Sonntagmorgen in der Stadt


In der NZZ am Sonntag von heute ist ein lesenswertes Interview mit Peter von Matt über patriotische Wallungen im Dunstkreis der Fussball WM.
Der bekannte Schweizer Literaturwissenschafter und emeritierte Germanistik-Professor analysiert die geistigen Traditionen dieses patriotischen Phänomens und sein Potential in der Integration von Einwanderern. Er stellt (kontrollierten) Chauvinimus einer sauertöpfischen Selbstbeschimpfung gegenüber und rückt die Tatsache, dass "die deutsche Nationalmannschaft in der Schweiz kaum Freunde hat", ins rechte Licht : "Die Schweizer gegen die Deutschen - dieses Problem wird überschätzt. Es beruht auf bekannten und ziemlich harmlosen psychologischen Nachbarschafts-Mechanismen. Wie zwischen Basel und Zürich oder den Innerrhödlern und den Ausserrhödlern."

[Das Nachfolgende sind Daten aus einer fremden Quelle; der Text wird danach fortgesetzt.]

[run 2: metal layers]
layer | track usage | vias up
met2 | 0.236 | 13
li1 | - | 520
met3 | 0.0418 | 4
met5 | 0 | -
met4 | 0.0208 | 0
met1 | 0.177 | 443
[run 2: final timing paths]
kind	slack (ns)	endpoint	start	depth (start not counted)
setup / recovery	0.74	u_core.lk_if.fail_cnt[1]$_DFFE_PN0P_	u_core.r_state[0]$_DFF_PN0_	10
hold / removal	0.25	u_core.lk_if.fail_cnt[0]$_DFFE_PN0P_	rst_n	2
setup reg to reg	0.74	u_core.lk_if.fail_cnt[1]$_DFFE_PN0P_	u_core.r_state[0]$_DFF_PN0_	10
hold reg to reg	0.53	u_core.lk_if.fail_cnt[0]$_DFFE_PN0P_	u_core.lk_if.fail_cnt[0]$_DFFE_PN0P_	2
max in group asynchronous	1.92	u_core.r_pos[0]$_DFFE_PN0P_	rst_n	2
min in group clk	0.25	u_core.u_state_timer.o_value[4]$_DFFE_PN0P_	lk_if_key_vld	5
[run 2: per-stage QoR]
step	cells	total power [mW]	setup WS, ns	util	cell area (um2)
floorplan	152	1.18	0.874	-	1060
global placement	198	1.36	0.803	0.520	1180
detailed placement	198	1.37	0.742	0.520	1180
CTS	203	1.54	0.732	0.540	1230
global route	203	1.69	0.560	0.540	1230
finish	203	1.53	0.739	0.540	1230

Zur gewalttätigen Seite des Sports meint von Matt: "Fussball ist ein zum Spiel sublimierter Kampf und damit jederzeit in Gefahr, in die Schlägerei zurückzukippen. Das macht heute für viele Fans sogar den heimnlichen Kick aus. Man darf aber nicht vergessen, dass Gruppenschlägereien zur männlichen Adoleszenz gehören. Nur laut sagen darf man es nicht." Warum nicht? "Weil das die einfachen Deutungen erschwert und die moralischen Bewertungen durcheinanderbringt." Man kultiviere in der Öffentlichkeit lieber "eine blauäugige Kindermoral, die alles sofort in Gut und Böse trennt und möglichst wenig nachdenken will darüber."